Heat is a serious thing. So if you come out, there's a lot of great hiking but do not, do not, do not underestimate the heat! If you're not used to it, just try a 30-minute hike to “test the waters” first. I like to presume that most hikers understand their limits, but sometimes you have to be extra cautious, starting with realizing that you could go through your water supply quite quickly. So if you start running low on water, it's best to turn around right then and not push your luck or your body.
There's no shame in turning around until another, better time. That’s something that I've learned. You know I've only been hiking again for the past year and, during my first hikes, I really pushed it. I thought I can really do this. Then one of my hikes - that I was estimating would take maybe 3 or 4 hours – turned out to be a seven-hour hike up the French Alps. I was on the mountain for seven hours because I got lost and it was a little scary, but I learned quickly. I thought, you know, there's no shame in turning back or saying maybe I wasn't as prepared as I should have been. So I will be the first to raise my hand and say, you know what, I really need to learn my limits. I need to test out an area before I try and push myself a little bit more than I thought I was capable of.
That’s a great tip: test it out before you commit to a big grueling hike. It’s great that you brought up the French Alps, because we did a little deep dive into your IG and saw how you’ve done some amazing hiking in France. Can you share with the audience a little bit about your experiences hiking in France and in the French Alps?
Absolutely! Hiking the Alps is unbelievable! For one thing, I’ve really enjoyed meeting the people who actually live on the mountains. You've got people who have seasonal homes there, but you also have farmers. Goat farmers, who are very popular in France, thanks to the different types of cheese that goats (and cows) can produce, plus other farm animals to encounter, like pigs or sheep. So you're walking the trails and, all of a sudden you hear the sound of the bells around their necks, or encounter some sheepdogs, who are all-work. There’s no, oh hello fellow human, please be nice to me. It's like more like, nope I’ve got a job to do, and so they smell you and then start barking at you (and they don't stop until they feel you're really far away from their herd). But other than that, it's absolutely beautiful because, obviously, the Alps are massive. That was the first time, I believe, that I'd hiked the Alps. I've gone skiing in the Alps, which is impressive, but just the diversity of views and encounters with different animals can’t be beat. There are other parts of the Alps more remote than I hiked; I never experienced coming across pigs blocking the trail (so you just push yourself around them). What area(s)? Just south of Geneva, which is a border town between Switzerland and France, and just north of a town called Ansi. Right in between are some beautiful glacial lakes where, in the summer, you can go swimming. It's very lively in the summer, and strikes a balance between some big cities and some massive, massive mountains. The trails are nice and well maintained. Like in the States. They are very well maintained. The French are passionate about their outdoors and their hiking. So there are signposts everywhere about the kilometers of how far to go, etc. It's very well organized. I was impressed.
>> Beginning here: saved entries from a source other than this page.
[src/rtl/coproc_pkg.sv]
// Shared definitions for the HPS command bridge: opcodes, instruction field
// positions, FSM states, status bit indices and the timeout error word.
package coproc_pkg;

  typedef enum logic [2:0] {
    OP_NOP    = 3'd0,
    OP_WRITE  = 3'd1,
    OP_READ   = 3'd2,
    OP_START  = 3'd3,
    OP_STATUS = 3'd4
  } op_e;

  // Instruction word layout (address field sized for a 16-bit address).
  localparam int OP_LSB    = 0;
  localparam int OP_MSB    = 2;
  localparam int ADDR_LSB  = 3;
  localparam int ADDR_MSB  = 18;
  localparam int WDATA_LSB = 19;
  localparam int WDATA_MSB = 26;
  localparam int PARAM_LSB = 27;
  localparam int PARAM_MSB = 31;

  localparam logic [31:0] ERR_WORD = 32'hDEAD_BEEF;

  typedef enum logic [1:0] {
    IDLE     = 2'd0,
    ISSUE    = 2'd1,
    WAIT_RSP = 2'd2,
    DONE     = 2'd3
  } state_e;

  // Bit positions inside the wait/status word returned to the HPS.
  localparam int WS_BUSY = 0;
  localparam int WS_DONE = 1;

  // Opcodes that actually reach the core; NOP and 5..7 complete locally.
  function automatic logic is_core_op(input logic [2:0] op);
    return (op >= OP_WRITE) && (op <= OP_STATUS);
  endfunction

endpackage

[src/rtl/bridge_timeout_ctr.sv]
// Saturating response timer: cleared when a command is accepted, counts while
// waiting for the core, flags expiry on the last allowed cycle.
module bridge_timeout_ctr #(
  parameter int TIMEOUT = 1048576
) (
  input  logic clk,
  input  logic reset,
  input  logic clear,
  input  logic enable,
  output logic expired
);

  localparam int W = $clog2(TIMEOUT);
  localparam logic [W-1:0] LAST = W'(TIMEOUT - 1);

  logic [W-1:0] count_q;
  logic [W-1:0] count_d;

  // Next count: clear wins, otherwise advance until LAST and stick there.
  always_comb begin
    count_d = count_q;
    if (clear) begin
      count_d = '0;
    end else if (enable && (count_q != LAST)) begin
      count_d = count_q + 1'b1;
    end
  end

  // Count register.
  always_ff @(posedge clk) begin
    if (reset) begin
      count_q <= '0;
    end else begin
      count_q <= count_d;
    end
  end

  // Only meaningful while the bridge is actually waiting on a response.
  assign expired = enable & ~clear & (count_q == LAST);

endmodule

[src/rtl/hps_cmd_bridge.sv]
// Bridges HPS PIO handshake (instruction / req+abort / result / busy+done) to
// the image-filter core's valid/ready command and response-strobe interface.
module hps_cmd_bridge
  import coproc_pkg::*;
#(
  parameter int ADDR_W  = 16,
  parameter int TIMEOUT = 1048576
) (
  input  logic              clk,
  input  logic              reset,
  input  logic [31:0]       instr_i,
  input  logic [1:0]        act_ins_i,
  output logic [31:0]       data_o,
  output logic [1:0]        wait_s_o,
  output logic              cmd_valid_o,
  input  logic              cmd_ready_i,
  output logic [2:0]        cmd_op_o,
  output logic [ADDR_W-1:0] cmd_addr_o,
  output logic [7:0]        cmd_wdata_o,
  output logic [4:0]        cmd_param_o,
  input  logic              rsp_valid_i,
  input  logic [31:0]       rsp_data_i,
  output logic              err_o
);

  state_e              state_q, state_d;
  logic                req_q, req_d;
  logic [31:0]         data_q, data_d;
  logic [1:0]          wait_s_q, wait_s_d;
  logic                cmd_valid_q, cmd_valid_d;
  logic [2:0]          cmd_op_q, cmd_op_d;
  logic [ADDR_W-1:0]   cmd_addr_q, cmd_addr_d;
  logic [7:0]          cmd_wdata_q, cmd_wdata_d;
  logic [4:0]          cmd_param_q, cmd_param_d;
  logic                err_q, err_d;

  logic                abort;
  logic                req_rise;
  logic                tmr_clear;
  logic                tmr_enable;
  logic                tmr_expired;

  assign abort    = act_ins_i[1];
  assign req_rise = act_ins_i[0] & ~req_q;

  // Timer restarts on the accepting handshake and only runs in WAIT_RSP.
  assign tmr_clear  = abort | ((state_q == ISSUE) & cmd_ready_i);
  assign tmr_enable = (state_q == WAIT_RSP) & ~abort;

  bridge_timeout_ctr #(
    .TIMEOUT (TIMEOUT)
  ) u_timeout (
    .clk     (clk),
    .reset   (reset),
    .clear   (tmr_clear),
    .enable  (tmr_enable),
    .expired (tmr_expired)
  );

  // Next-state and next-output logic; abort overrides every FSM transition.
  always_comb begin
    state_d     = state_q;
    req_d       = act_ins_i[0];
    data_d      = data_q;
    wait_s_d    = wait_s_q;
    cmd_valid_d = cmd_valid_q;
    cmd_op_d    = cmd_op_q;
    cmd_addr_d  = cmd_addr_q;
    cmd_wdata_d = cmd_wdata_q;
    cmd_param_d = cmd_param_q;
    err_d       = err_q;

    if (abort) begin
      state_d     = IDLE;
      cmd_valid_d = 1'b0;
      wait_s_d    = 2'b00;
      data_d      = '0;
      err_d       = 1'b0;
    end else begin
      unique case (state_q)
        IDLE: begin
          if (req_rise) begin
            cmd_op_d    = instr_i[OP_MSB:OP_LSB];
            cmd_addr_d  = instr_i[ADDR_LSB +: ADDR_W];
            cmd_wdata_d = instr_i[WDATA_MSB:WDATA_LSB];
            cmd_param_d = instr_i[PARAM_MSB:PARAM_LSB];
            err_d       = 1'b0;
            wait_s_d    = 2'b00;
            if (is_core_op(instr_i[OP_MSB:OP_LSB])) begin
              state_d           = ISSUE;
              cmd_valid_d       = 1'b1;
              wait_s_d[WS_BUSY] = 1'b1;
            end else begin
              // Nothing to send: complete immediately with a zero result.
              state_d           = DONE;
              data_d            = '0;
              wait_s_d[WS_DONE] = 1'b1;
            end
          end
        end
        ISSUE: begin
          if (cmd_ready_i) begin
            state_d     = WAIT_RSP;
            cmd_valid_d = 1'b0;
          end
        end
        WAIT_RSP: begin
          // A response arriving on the expiry cycle still counts as success.
          if (rsp_valid_i) begin
            state_d  = DONE;
            data_d   = rsp_data_i;
            wait_s_d = 2'b00;
            wait_s_d[WS_DONE] = 1'b1;
          end else if (tmr_expired) begin
            state_d  = DONE;
            data_d   = ERR_WORD;
            err_d    = 1'b1;
            wait_s_d = 2'b00;
            wait_s_d[WS_DONE] = 1'b1;
          end
        end
        DONE: begin
          if (!act_ins_i[0]) begin
            state_d  = IDLE;
            wait_s_d = 2'b00;
          end
        end
        default: begin
          state_d = IDLE;
        end
      endcase
    end
  end

  // State and registered outputs; req_q resets high so a stuck req is ignored.
  always_ff @(posedge clk) begin
    if (reset) begin
      state_q     <= IDLE;
      req_q       <= 1'b1;
      data_q      <= '0;
      wait_s_q    <= 2'b00;
      cmd_valid_q <= 1'b0;
      cmd_op_q    <= '0;
      cmd_addr_q  <= '0;
      cmd_wdata_q <= '0;
      cmd_param_q <= '0;
      err_q       <= 1'b0;
    end else begin
      state_q     <= state_d;
      req_q       <= req_d;
      data_q      <= data_d;
      wait_s_q    <= wait_s_d;
      cmd_valid_q <= cmd_valid_d;
      cmd_op_q    <= cmd_op_d;
      cmd_addr_q  <= cmd_addr_d;
      cmd_wdata_q <= cmd_wdata_d;
      cmd_param_q <= cmd_param_d;
      err_q       <= err_d;
    end
  end

  assign data_o      = data_q;
  assign wait_s_o    = wait_s_q;
  assign cmd_valid_o = cmd_valid_q;
  assign cmd_op_o    = cmd_op_q;
  assign cmd_addr_o  = cmd_addr_q;
  assign cmd_wdata_o = cmd_wdata_q;
  assign cmd_param_o = cmd_param_q;
  assign err_o       = err_q;

endmodule

[config.mk]
export PLATFORM = sky130hd
export DESIGN_NAME = hps_cmd_bridge
export DESIGN_NICKNAME = d
export VERILOG_FILES = /design/src/rtl/coproc_pkg.sv /design/src/rtl/bridge_timeout_ctr.sv /design/src/rtl/hps_cmd_bridge.sv
export SDC_FILE = /design/constraint.sdc
export NUM_CORES = 1
export LEC_CHECK = 0
export CORE_ASPECT_RATIO = 1.75
export CORE_UTILIZATION = 50
export CTS_CLUSTER_DIAMETER = 120
export DETAILED_ROUTE_END_ITERATION = 7
export GPL_TIMING_DRIVEN = 1
export PLACE_DENSITY = 0.94
export SYNTH_ARGS = -nofsm -noshare
export SYNTH_HDL_FRONTEND = slang
export SYNTH_HIERARCHICAL = 1
export SYNTH_SLANG_ARGS = --single-unit
[constraint.sdc]
create_clock -name clk -period 5.9 [get_ports clk]
set_clock_uncertainty 0.1 [all_clocks]
set_input_delay 1.475 -clock clk [delete_from_list [all_inputs] [get_ports clk]]
set_output_delay 1.475 -clock clk [all_outputs]
set_load 0.01 [all_outputs]
==> impl_metrics.tcl <==
set metrics [dict create \
    yosys.area_share.simple_pct 21.1 \
    slew_violations 0 \
    fp-row-count 43 \
    areaGrowthSynthToFinish_pct 39.9 \
    leakage_nw 1.99 \
    relSlewSlack_pct 20.5 \
    worst_hold_slack_ps 353 \
    yosys.area_share.adder_pct 1.79 \
    num_vias 4198 \
    synthXorXnorAreaFrac_pct 0 \
    r2r_end "data_o[10]$_SDFFE_PP0P_" \
    min_from "cmd_wdata_o[5]$_SDFFE_PP0P_" \
    clkTransAtPathRegs_ps 60 \
    grt_pass1_vias 4056 \
    finalHoldViolations 0 \
    crit_path_start_kind "input port" \
    cp_slowest_cell "or2_2" \
    synth-compound-area-share_pct 25.9 \
    criticalPathCategory "in2reg" \
    synthFlopType "dfxtp_1" \
    cts.sinks 91 \
    grt_first_pass_wirelength_um 18900 \
    drive_gt1_share_pct 10.4 \
    whs_path_depth 2 \
    cts_resized 0 \
    clk_latency_ps 330 \
    syn_area_um2 4190 \
    synth_seq_area_share_pct 43.4 \
    violations "design-rule violations" \
    synth_area_leaders "dfxtp_1 (43%), nand2_1 (8.5%), o31ai_2 (6.6%), a21oi_1 (5.8%), o211ai_1 (4.5%)" \
    crit_arrival_ps 4980 \
    wl_per_cell_um 17.2 \
    ys_seq_elements 91 \
    dpl.cell_count 679 \
    grt_overflow 0 \
    grt_max_degree 38 \
    numCtsBuffers 9 \
    root_buffer "clkbuf_16" \
    drc 13 \
    fin_crit_ps 4840 \
    post_cts_buffers 0 \
    path_cells "clkdlybuf4s50_1 > nor2b_1 > and4_2 > nand2_2 > nor3_1 > nor3b_1 > a211o_1 > buf_4 > or2_2 > o31ai_1" \
    total_power_w 0.00137 \
    place.gp.congestion 0.900 \
    initial_utilization_pct 52.3 \
    grt_use_total_pct 27.4 \
    yosysTopAreaCell "dfxtp_1" \
    clock_path_buffers 2 \
    rsz0062_at_grt "false" \
    synth_cell_types 52 \
    cpLargestDelayFamily "simple AND/OR/NAND/NOR gates" \
    routed_wl_um 11900 \
    fillers 556 \
    clock.fmax_ghz 0.207 \
    setup_tns_ps 0 \
    end_kind "register" \
    port_buffers 137 \
    synth_fp_nets 558 \
    synth_edf_count 0 \
    worstMarginPinSlew_ps 1190 \
    outcome "finished with violations" \
    drt_pass1_iterations 7 \
    io_pins 138 \
    drt_iter0_drc 318 \
    reg2reg_depth 11 \
    synth_mux_area_share_pct 3.10 \
    die_width_um 71.2 \
    setup_viol 0 \
    whs_endpoint "cmd_wdata_o[5]$_SDFFE_PP0P_" \
    dieArea_um2 8770 \
    path_buf_inv 2 \
    crit_required_ps 6040 \
    syn_inst 482 \
    ys_warn_count 6 \
    hpwl_um 8210 \
    core_area_um2 8020 \
    cts_hold_buf 0 \
    final_antenna_net_count 0 \
    hp-class "reg2reg" \
    cts.htree.levels 3 \
    routed_via_density 6.04 \
    n_antenna_cell 0 \
    layout.nets 676 \
    crit_fanout 32 \
    reg2reg_from "state_q[0]$_SDFFE_PP0P_" \
    grt_antenna_before_repair 0 \
    irDropWorstVdd_uv 177 \
    yosys.area.top_type_share_pct 43.4 \
    period_share_pct 82.0 \
    die_y_um 123 \
    path_depth 10 \
    final_cell_mix "clkdlybuf4s50_1 (137), nand2_1 (95), dfxtp_1 (91)" \
    max_stage_delay_ps 640 \
    p_per_area_nw_per_um2 234 \
    synth_top_family_by_area "compound AO/OA/AOI/OAI gates" \
    r2r_slack_ps 2100 \
    drv_cap 0 \
    syn_area_per_cell_um2 8.70 \
    async_reset_ff_share_pct 0 \
    finalNonFillerCells 695 \
    cts_tree "built" \
    layout_commonest_cell "clkdlybuf4s50_1" \
]
==> cell type report <==
class                      count  area (um2)  share of cell area (%)
clock inverter                 6        87.6                    1.49
tap                           90         113                    1.92
clock buffer                  10         229                    3.90
sequential                    91        1820                    31.1
timing repair buffer         142        1410                    24.0
inverter                       7        26.3                   0.448
multi-input combinational    349        2180                    37.2
==> metal layers <==
| metal | wire, um | track usage [%] | up-vias |
|---|---|---|---|
| met5 | 0 | 0 | - |
| met4 | 362 | 14.0 | 0 |
| met3 | 707 | 6.85 | 34 |
| li1 | - | - | 1995 |
| met2 | 6450 | 49.9 | 182 |
| met1 | 4410 | 28.7 | 1987 |
==> kinds of logic (layout without fill, tap and decap cells) <==
kind of cell,Yosys count,after routing
AOI/OAI and AO/OA,155,155
buffers and inverters,42,165
adders and majority gates,6,6
muxes,13,13
DFF,91,91
and+or+nand+nor,175,175
==> worst max-delay path by stage <==
stage	from	to
finish	act_ins_i[1]	data_o[10]$_SDFFE_PP0P_
detailed placement	act_ins_i[1]	data_o[9]$_SDFFE_PP0P_
floorplan	act_ins_i[1]	data_o[6]$_SDFFE_PP0P_
global placement	act_ins_i[1]	data_o[9]$_SDFFE_PP0P_
CTS	act_ins_i[1]	data_o[10]$_SDFFE_PP0P_
global route	act_ins_i[1]	data_o[10]$_SDFFE_PP0P_
==> synthesized netlist by cell type, types with 2 or more instances <==
| cell type | number |
|---|---|
| o211ai_1 | 25 |
| buf_6 | 5 |
| nand3_1 | 8 |
| or2_2 | 5 |
| a211oi_1 | 2 |
| nand3b_1 | 2 |
| a31oi_1 | 6 |
| clkbuf_1 | 28 |
| or4_1 | 5 |
| and4_4 | 2 |
| nor2_1 | 13 |
| and4_2 | 2 |
| nand4_1 | 6 |
| nor4_1 | 5 |
| o31ai_2 | 22 |
| nand2_1 | 95 |
| inv_1 | 7 |
| a21o_1 | 2 |
| a21oi_1 | 49 |
| nor2b_1 | 2 |
| ha_1 | 6 |
| and3_2 | 2 |
| o21ai_0 | 30 |
| o31ai_1 | 7 |
| mux2i_1 | 13 |
| nand2b_1 | 2 |
| and3_1 | 5 |
| o21a_1 | 2 |
| or3_1 | 5 |
| dfxtp_1 | 91 |
| and4_1 | 3 |
| o31a_2 | 2 |
| nor3_1 | 4 |
==> stage by stage <==
step,cell area [um2],utilization (%),setup slack (ps)
3_5_place_dp,5550,69.2,871
5_1_grt,5870,73.2,793
6_report,5870,73.2,1060
3_3_place_gp,5550,69.2,1080
2_1_floorplan,4190,-,2180
4_1_cts,5870,73.2,1150
==> power breakdown <==
part	total [W]	switching, W	internal [W]	leakage [nW]
clock	0.000606	0.000234	0.000372	0.157
combinational	0.000142	0.0000739	0.0000682	1.10
sequential	0.000625	0.00000395	0.000621	0.734
total	0.00137	0.000312	0.00106	1.99
==> tightest hold or removal path: stages (launching register included) <==
cell and delay [ps]:
dfxtp_1 310, nand2_1 50, a21oi_1 50
==> registers in the layout, summed over array words and instances (netlist names), 2 cells and up <==
name	count
cmd_param_o	5
u_timeout/count_q	20
wait_s_o	2
cmd_addr_o	16
state_q	2
cmd_wdata_o	8
data_o	32
cmd_op_o	3
(Power assumes the default switching activity.)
To go back to what we talked about earlier, about being prepared in advance for the heat, well, when you're in the Alps, you really have to know where you're going. I thought I knew where I was going, but learned the unfortunate reality that, just because something says it's a trail on a digital application doesn't mean it's an actual trail on the mountain. I learned that I shouldn’t assume all online trails are actual trails. Sometimes, it’s a trail where people once hiked and then over the years it grows over until it isn't really there anymore. That was the main reason why I got lost. My app said there was a trail, but on the mountain, it really wasn't a trail. Cross-reference hiking information and trails maps in advance - do your preparation!
Most people listening to this are saying yeah, okay, that's Backpacking 101. I'm learning those realities as I go. I don’t think I’m the only one who has fallen into a network of trails that have led them a little astray. One trick I've used is to download multiple maps. On the AllTrails app, you can download their AllTrail versions, but you can also get satellite locations and topographical maps (thanks U.S. Geological Survey, USGS.gov). Because too many times I've been where an app (like AllTrails) is telling me to go one way but what I'm seeing on the trail is completely different.
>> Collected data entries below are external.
**config.mk**
```make
export PLATFORM = sky130hd
export DESIGN_NAME = fifo_rr_arbiter_flat
export DESIGN_NICKNAME = d
export VERILOG_FILES = /design/src/rtl/fifo_rr_arbiter_if.sv /design/src/rtl/fifo_rr_arbiter.sv /design/src/flat_wrapper.sv
export SDC_FILE = /design/constraint.sdc
export NUM_CORES = 1
export LEC_CHECK = 0
export CAP_MARGIN = 25
export CORE_ASPECT_RATIO = 2
export CORE_MARGIN = 2
export CORE_UTILIZATION = 40
export CTS_CLUSTER_SIZE = 25
export DETAILED_ROUTE_END_ITERATION = 8
export GPL_ROUTABILITY_DRIVEN = 0
export HOLD_SLACK_MARGIN = 0.02
export PLACE_DENSITY = 0.87
export SYNTH_ARGS = -nofsm -noshare
export SYNTH_HDL_FRONTEND = slang
export SYNTH_SLANG_ARGS = --single-unit
```
**constraint.sdc**
```tcl
create_clock -name clk -period 3.92 [get_ports clk]
set_input_delay 0.392 -clock clk [delete_from_list [all_inputs] [get_ports clk]]
set_output_delay 0.392 -clock clk [all_outputs]
set_load 0.01 [all_outputs]
```
**src/rtl/fifo_rr_arbiter_if.sv**
```systemverilog
// fifo_rr_arbiter_if: arbiter bus (state, source FIFO flags/data/pops, destination push/data/grant, idle); master = arbiter, slave = FIFO side
interface fifo_rr_arbiter_if #(
  parameter int DATA_W = 10,
  parameter int N_CH   = 4,
  parameter int PTR_W  = 2
);
  logic [3:0]             state;
  logic [N_CH-1:0]        fifo_empty;
  logic [N_CH*DATA_W-1:0] fifo_data;
  logic [N_CH-1:0]        fifo_pop;
  logic                   dest_almost_full;
  logic                   push_out;
  logic [DATA_W-1:0]      data_out;
  logic [PTR_W-1:0]       grant_ch;
  logic                   idle;
  modport master (
    input  state, fifo_empty, fifo_data, dest_almost_full,
    output fifo_pop, push_out, data_out, grant_ch, idle
  );
  modport slave (
    output state, fifo_empty, fifo_data, dest_almost_full,
    input  fifo_pop, push_out, data_out, grant_ch, idle
  );
endinterface

```
**src/rtl/fifo_rr_arbiter.sv**
```systemverilog
// fifo_rr_arbiter: round-robin pop of N_CH source FIFOs forwarded as 2-cycle-latency pushes; ports clk, reset (async high), bus (master modport)
module fifo_rr_arbiter #(
  parameter int DATA_W = 10,
  parameter int N_CH   = 4,
  parameter int PTR_W  = 2
) (
  input  logic               clk,
  input  logic               reset,
  fifo_rr_arbiter_if.master  bus
);
  logic [PTR_W-1:0] ptr, sel, idx, pop_ch, cap_ch;
  logic             found, go, cap_valid;
  always_comb begin
    sel   = ptr;
    idx   = '0;
    found = 1'b0;
    for (int k = 0; k < N_CH; k++) begin
      idx = ptr + PTR_W'(k);
      if (!found && !bus.fifo_empty[idx]) begin
        sel   = idx;
        found = 1'b1;
      end
    end
  end
  assign go       = (bus.state == 4'b1000) && !bus.dest_almost_full && found;
  assign bus.idle = ~|bus.fifo_pop & ~cap_valid & ~bus.push_out & (&bus.fifo_empty);
  always_ff @(posedge clk or posedge reset) begin
    if (reset) begin
      bus.fifo_pop <= '0;
      bus.push_out <= 1'b0;
      bus.data_out <= '0;
      bus.grant_ch <= '0;
      ptr          <= '0;
      pop_ch       <= '0;
      cap_ch       <= '0;
      cap_valid    <= 1'b0;
    end else begin
      bus.fifo_pop <= go ? N_CH'(1) << sel : '0;
      ptr          <= go ? sel + 1'b1 : ptr;
      pop_ch       <= sel;
      cap_valid    <= |bus.fifo_pop;
      cap_ch       <= pop_ch;
      bus.push_out <= cap_valid;
      bus.data_out <= cap_valid ? bus.fifo_data[cap_ch*DATA_W +: DATA_W] : bus.data_out;
      bus.grant_ch <= cap_valid ? cap_ch : bus.grant_ch;
    end
  end
endmodule

```
**src/flat_wrapper.sv**
```systemverilog
// flat-port wrapper written by rule: the top's interface ports become plain ports
module fifo_rr_arbiter_flat 
#(
  parameter int DATA_W = 10,
  parameter int N_CH   = 4,
  parameter int PTR_W  = 2
)
  (clk, reset, bus_state, bus_fifo_empty, bus_fifo_data, bus_dest_almost_full, bus_fifo_pop, bus_push_out, bus_data_out, bus_grant_ch, bus_idle);
  fifo_rr_arbiter_if #(.DATA_W(DATA_W), .N_CH(N_CH), .PTR_W(PTR_W)) bus_i ();
  input  logic clk;
  input  logic reset;
  input wire logic [$bits(bus_i.state)-1:0] bus_state;
  input wire logic [$bits(bus_i.fifo_empty)-1:0] bus_fifo_empty;
  input wire logic [$bits(bus_i.fifo_data)-1:0] bus_fifo_data;
  input wire logic [$bits(bus_i.dest_almost_full)-1:0] bus_dest_almost_full;
  output wire logic [$bits(bus_i.fifo_pop)-1:0] bus_fifo_pop;
  output wire logic [$bits(bus_i.push_out)-1:0] bus_push_out;
  output wire logic [$bits(bus_i.data_out)-1:0] bus_data_out;
  output wire logic [$bits(bus_i.grant_ch)-1:0] bus_grant_ch;
  output wire logic [$bits(bus_i.idle)-1:0] bus_idle;
  assign bus_i.state = bus_state;
  assign bus_i.fifo_empty = bus_fifo_empty;
  assign bus_i.fifo_data = bus_fifo_data;
  assign bus_i.dest_almost_full = bus_dest_almost_full;
  assign bus_fifo_pop = bus_i.fifo_pop;
  assign bus_push_out = bus_i.push_out;
  assign bus_data_out = bus_i.data_out;
  assign bus_grant_ch = bus_i.grant_ch;
  assign bus_idle = bus_i.idle;
  fifo_rr_arbiter #(.DATA_W(DATA_W), .N_CH(N_CH), .PTR_W(PTR_W)) u_core (.clk(clk), .reset(reset), .bus(bus_i));
endmodule
```
==> key figures <==
Timing
  • Crit path time final: 2.38 ns
  • Setup TNS: 0 ns
  • Pins Over Slew Limit: 0
  • Worst Tran Pin Value: 0.868 ns
  • Worst-case clock skew: roughly 0.007 ns
  • RSZ-0062 raised after global routing: no
  • Final hold viol count: 0
  • Headroom to the max-slew limit: around 42%
  • Highest clock rate: 420 MHz
  • Fin crit share: 60.7%
  • Setup violators final: 0

GRT
  • Total Routing Usage GR: 19.8%
  • Grt total ovfl: 0
  • First-pass GRT wire length: approximately 5000 µm
  • Pin count of the biggest net entering global routing: 25
  • Vias in the first global route: 1,125
  • Met2 GRT Util: 37.2%
  • M3 GR Usage: 5.17%
  • Met1 Use GR: 17.7%
  • Initial antenna violation count: 0
  • Most Crowded Layer GR: met2

Cells and area
  • Antenna Cells: 0
  • Share of cells above drive strength 1: ~18%
  • Area delta synth->final: 65.0%
  • Most frequent cells in the layout: 68 x clkdlybuf4s50_1, 24 x dfrtp_1, 12 x mux2_2
  • Finished Cell Area: 0.00193 mm²
  • FILL cells: 202
  • Fin nets: roughly 200
  • Most common cell after layout, fill and taps aside: clkdlybuf4s50_1

Die
  • Die Width: 42.2 µm
  • Number of cell rows: 27
  • Die height: about 80 µm
  • Initial core utilization: around 42%
  • IO Count: 69
  • Core ar.: 0.00277 mm²
  • Die area: 0.00340 mm²

Yosys
  • Cells after Synth: between 80 and 90
  • Mapped Area: 0.00117 mm²
  • Ys Warns: 0
  • Mux cell area share after synthesis: 30.8%
  • Fraction of the mapped netlist area in simple logic gates: 7.92%
  • Post-synthesis xor/xnor area fraction: 0.749%
  • Combinational family with the most area after synthesis: multiplexers
  • Compound-Gate Fraction of Synth Area: 6.75%
  • Net count after synthesis: approximately 130
  • Avg Synthesized Cell Area: ~14 µm²
  • Post-synthesis sequential area ratio: between 50% and 60%
  • Synthesized-area fraction occupied by adder cells: 0%
  • FF+latch count, synth: 24
  • Post-synth cell types: 24

Clock tree
  • Clock tree buffer depth: 2
  • Cts bufs inserted: 3
  • CTS sink cnt: 24
  • H-tree lvl count: 1
  • Post-CTS Setup Inserts: 0
  • # hold bufs at CTS: 0
  • CTS tree: yes
  • Reg clk slew, reported paths: 0.07 ns
  • Worst-Skew Late Latency: ~0.26 ns
  • Resized Gates After CTS: 0
  • Root cell of the clock tree: clkbuf_8

Detailed routing
  • Pre-antenna DRT Iters: 3
  • Drt total wl: 3090 µm
  • Residual DRC: 0
  • ANT nets after route: 0
  • Wire per inst: 17.3 µm
  • Drt initial violations: 9
  • Vias: 980
  • Routed vias/inst: ~5.5

Critical path
  • Crit path max fanout: 7
  • CP arrival: approximately 2 ns
  • Startpoint Class: input port
  • Critical setup path kind: in -> out
  • Required @ worst endpoint: approximately 3.5 ns
  • Worst R2R Setup Slack: 2.20 ns
  • Crit end category: output pin

Min path
  • Worst min path class: reg -> reg

Job
  • Max-cap violations: 0

Pwr
  • Power per cell area: 518 mW/mm²
  • Leak: 0.789 nW
  • Peak supply drop: 303 µV

Status
  • Outcome: completed

Placement
  • Detailed placer's ending HPWL: 2580 µm
  • Placed instance area: 0.00187 mm²
  • IO Port Bufs: 68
That's a very good point. I'm going to download multiple. I would just download the AllTrails version. But now that you tell me I'm definitely going to do that.
Yeah, it's really helped me out where, even if I couldn't see the trail, if it wasn't well defined, I could see where I was and where I needed to go, and kind of bushwhacked myself to the summit or to my destination, or find the trail where it's more clearly defined.
It's definitely something that it's always in the back of my mind because in Washington State, where I'm based, I use AllTrails and also the Washington Trails Association, and cross referencing between the two has been helpful now that you mention it. Have you had any other close calls when you've gone hiking? You know you can explain to us about getting lost. But have there been any wildlife or other unusual encounters, or maybe Mother Nature didn't play nice while you were outside?
The other thing that I've learned quickly is how much elevation gain I can handle. I would have to describe myself as a reasonably healthy, middle-aged male. I work out at least 2 or 3 times a week. However, I've learned, at least in Arizona, that handling the elevation can get quite exhausting. I've learned that a 1,000-ft elevation gain can be tough whether it's a one-hour hike or a three- or four-hour hike. When I was in the in the Alps, I believe I did maybe 2,800-ft elevation. I learned quickly that I need to be conscientious about not only the amount of time a hike takes, but to also be conscious of what the overall elevation gain be. I learned that once you're feeling tired on the trail, stop. Take your backpack off and have lunch or something. But don’t let your legs (or body) become over-exhausted.
That’s another lesson learned: be conscious of what your total elevation gain will be before you start hiking. Be prepared. The last thing that you want is to need to take a break because you're exhausted. I guess my ‘North Star’ is, take the break. It’s okay to stop for the sake of stopping, to enjoy the view and where you are, to talk to people, or have a water break. If you're pushing through the fact that you feel exhausted, you’re ignoring that you need to take a break before you continue, I don't think that's a recipe for success in the great outdoors.
Where a lot of issues happen, not just when you're exhausted, are in failing to recognize that making it to a summit is only half the hike. Emergencies also happen on the descent. You’re descending from your summit, you're exhausted from climbing, maybe the trail footing isn’t the greatest and your feet give out, that can add up to a recipe for an emergency. When you're going back down you may already be tired, you might have hiked up faster than you should have, or you've mentally hit a place where you just want off the mountain, which can be the case for me. I looked at my stats (after going off-trail in the Alps) and I saw how my elapsed time was almost seven hours, but my moving time was only five hours. So that meant I spent about 30% of my hike not moving, which suggested that I was exhausted. Thankfully I got out of there alive. I thought about my wife and how I didn’t want to say, go get help because my legs were done. That was a long day to be out on the trails. Eight hours is almost a full day.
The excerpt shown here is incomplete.